(DATA SHOWN):

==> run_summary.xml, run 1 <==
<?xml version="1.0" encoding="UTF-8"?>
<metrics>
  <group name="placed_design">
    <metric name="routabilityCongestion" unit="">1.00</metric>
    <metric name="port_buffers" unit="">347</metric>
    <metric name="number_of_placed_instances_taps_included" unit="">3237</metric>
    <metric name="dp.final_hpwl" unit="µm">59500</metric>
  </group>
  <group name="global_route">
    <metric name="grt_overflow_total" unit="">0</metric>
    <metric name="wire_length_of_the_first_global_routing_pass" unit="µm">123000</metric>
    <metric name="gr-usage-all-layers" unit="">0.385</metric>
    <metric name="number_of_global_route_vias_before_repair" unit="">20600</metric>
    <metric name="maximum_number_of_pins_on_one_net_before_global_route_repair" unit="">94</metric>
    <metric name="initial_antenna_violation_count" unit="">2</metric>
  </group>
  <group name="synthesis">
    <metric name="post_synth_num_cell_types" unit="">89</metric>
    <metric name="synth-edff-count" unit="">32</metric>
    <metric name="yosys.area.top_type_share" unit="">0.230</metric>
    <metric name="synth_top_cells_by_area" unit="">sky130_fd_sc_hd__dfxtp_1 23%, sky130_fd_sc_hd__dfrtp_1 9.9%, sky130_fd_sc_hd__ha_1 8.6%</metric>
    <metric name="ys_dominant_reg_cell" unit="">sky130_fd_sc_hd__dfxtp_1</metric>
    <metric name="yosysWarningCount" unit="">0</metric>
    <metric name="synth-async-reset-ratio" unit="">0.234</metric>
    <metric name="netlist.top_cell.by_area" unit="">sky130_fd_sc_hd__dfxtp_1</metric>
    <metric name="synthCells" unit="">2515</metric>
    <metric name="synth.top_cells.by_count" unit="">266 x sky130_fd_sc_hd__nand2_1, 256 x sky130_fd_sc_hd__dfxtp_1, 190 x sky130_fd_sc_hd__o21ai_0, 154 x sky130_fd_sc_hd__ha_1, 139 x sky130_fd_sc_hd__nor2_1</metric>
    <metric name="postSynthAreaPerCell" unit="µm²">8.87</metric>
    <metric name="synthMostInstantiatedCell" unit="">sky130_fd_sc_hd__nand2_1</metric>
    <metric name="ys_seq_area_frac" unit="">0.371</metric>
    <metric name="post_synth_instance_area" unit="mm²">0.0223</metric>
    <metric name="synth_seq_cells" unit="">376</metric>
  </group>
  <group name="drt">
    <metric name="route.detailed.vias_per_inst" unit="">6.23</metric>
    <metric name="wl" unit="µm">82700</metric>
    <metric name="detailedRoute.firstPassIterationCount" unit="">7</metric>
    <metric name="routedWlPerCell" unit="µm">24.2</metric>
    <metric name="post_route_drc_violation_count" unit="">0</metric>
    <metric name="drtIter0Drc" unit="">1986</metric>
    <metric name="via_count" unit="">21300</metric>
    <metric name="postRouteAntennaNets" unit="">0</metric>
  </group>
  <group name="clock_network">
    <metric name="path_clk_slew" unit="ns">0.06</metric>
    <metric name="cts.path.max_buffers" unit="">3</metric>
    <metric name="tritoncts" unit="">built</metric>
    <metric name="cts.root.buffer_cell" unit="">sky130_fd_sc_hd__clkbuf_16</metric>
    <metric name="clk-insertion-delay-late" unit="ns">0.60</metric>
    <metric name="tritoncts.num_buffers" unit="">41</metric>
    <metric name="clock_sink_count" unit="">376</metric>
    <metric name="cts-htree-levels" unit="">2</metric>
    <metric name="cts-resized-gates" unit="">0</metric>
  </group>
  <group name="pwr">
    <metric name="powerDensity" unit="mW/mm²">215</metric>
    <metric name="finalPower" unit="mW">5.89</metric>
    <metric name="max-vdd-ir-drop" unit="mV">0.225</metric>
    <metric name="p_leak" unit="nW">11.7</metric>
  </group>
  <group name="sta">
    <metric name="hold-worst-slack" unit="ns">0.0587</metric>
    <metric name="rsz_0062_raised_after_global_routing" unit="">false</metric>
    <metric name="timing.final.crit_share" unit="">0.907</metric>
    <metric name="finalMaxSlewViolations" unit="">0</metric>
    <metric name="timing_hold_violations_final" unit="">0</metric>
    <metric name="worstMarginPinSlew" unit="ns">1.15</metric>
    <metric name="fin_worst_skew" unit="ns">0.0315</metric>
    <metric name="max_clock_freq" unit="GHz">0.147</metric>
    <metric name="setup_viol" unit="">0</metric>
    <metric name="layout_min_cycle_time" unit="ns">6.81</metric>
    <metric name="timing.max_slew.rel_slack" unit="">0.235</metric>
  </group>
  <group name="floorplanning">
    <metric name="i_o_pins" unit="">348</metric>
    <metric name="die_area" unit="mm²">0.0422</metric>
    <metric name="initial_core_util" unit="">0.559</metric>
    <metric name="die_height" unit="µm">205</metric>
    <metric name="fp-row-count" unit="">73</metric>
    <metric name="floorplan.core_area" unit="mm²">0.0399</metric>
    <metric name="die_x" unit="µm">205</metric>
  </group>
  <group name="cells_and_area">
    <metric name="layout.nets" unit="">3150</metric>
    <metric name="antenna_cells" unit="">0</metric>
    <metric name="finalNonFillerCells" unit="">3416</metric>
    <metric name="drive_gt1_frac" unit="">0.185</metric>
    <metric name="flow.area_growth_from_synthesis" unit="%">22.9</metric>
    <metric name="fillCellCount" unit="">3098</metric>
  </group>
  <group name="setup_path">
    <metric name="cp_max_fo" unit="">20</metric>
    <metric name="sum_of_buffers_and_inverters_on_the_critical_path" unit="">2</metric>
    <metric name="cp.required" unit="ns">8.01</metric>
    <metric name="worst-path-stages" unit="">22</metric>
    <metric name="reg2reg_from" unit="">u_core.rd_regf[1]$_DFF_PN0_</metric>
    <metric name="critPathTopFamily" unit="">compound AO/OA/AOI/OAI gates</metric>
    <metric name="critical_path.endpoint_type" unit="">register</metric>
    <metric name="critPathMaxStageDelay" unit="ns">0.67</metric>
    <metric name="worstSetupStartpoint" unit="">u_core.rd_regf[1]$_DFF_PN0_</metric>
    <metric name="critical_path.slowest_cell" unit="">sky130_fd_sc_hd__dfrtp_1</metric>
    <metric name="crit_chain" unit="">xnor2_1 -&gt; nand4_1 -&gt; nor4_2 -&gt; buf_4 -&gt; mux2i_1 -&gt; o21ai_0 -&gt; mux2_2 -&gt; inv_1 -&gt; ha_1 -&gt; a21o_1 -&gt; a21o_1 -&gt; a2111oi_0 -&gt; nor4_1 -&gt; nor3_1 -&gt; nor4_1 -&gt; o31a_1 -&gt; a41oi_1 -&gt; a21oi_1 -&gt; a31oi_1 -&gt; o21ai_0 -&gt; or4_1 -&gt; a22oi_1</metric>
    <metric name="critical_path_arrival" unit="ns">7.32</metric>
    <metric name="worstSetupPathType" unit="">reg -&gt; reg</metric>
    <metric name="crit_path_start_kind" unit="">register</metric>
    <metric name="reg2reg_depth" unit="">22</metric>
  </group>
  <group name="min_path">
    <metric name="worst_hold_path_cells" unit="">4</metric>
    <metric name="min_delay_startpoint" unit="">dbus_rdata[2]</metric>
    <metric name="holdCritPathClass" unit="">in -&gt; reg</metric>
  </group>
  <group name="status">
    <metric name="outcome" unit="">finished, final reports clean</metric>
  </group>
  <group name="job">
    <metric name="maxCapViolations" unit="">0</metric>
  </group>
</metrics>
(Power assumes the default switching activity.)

(REQUIREMENT):
Tell how many lines above include "gates", and add no other text.

(ANSWER TO THIS EXERCISE):
2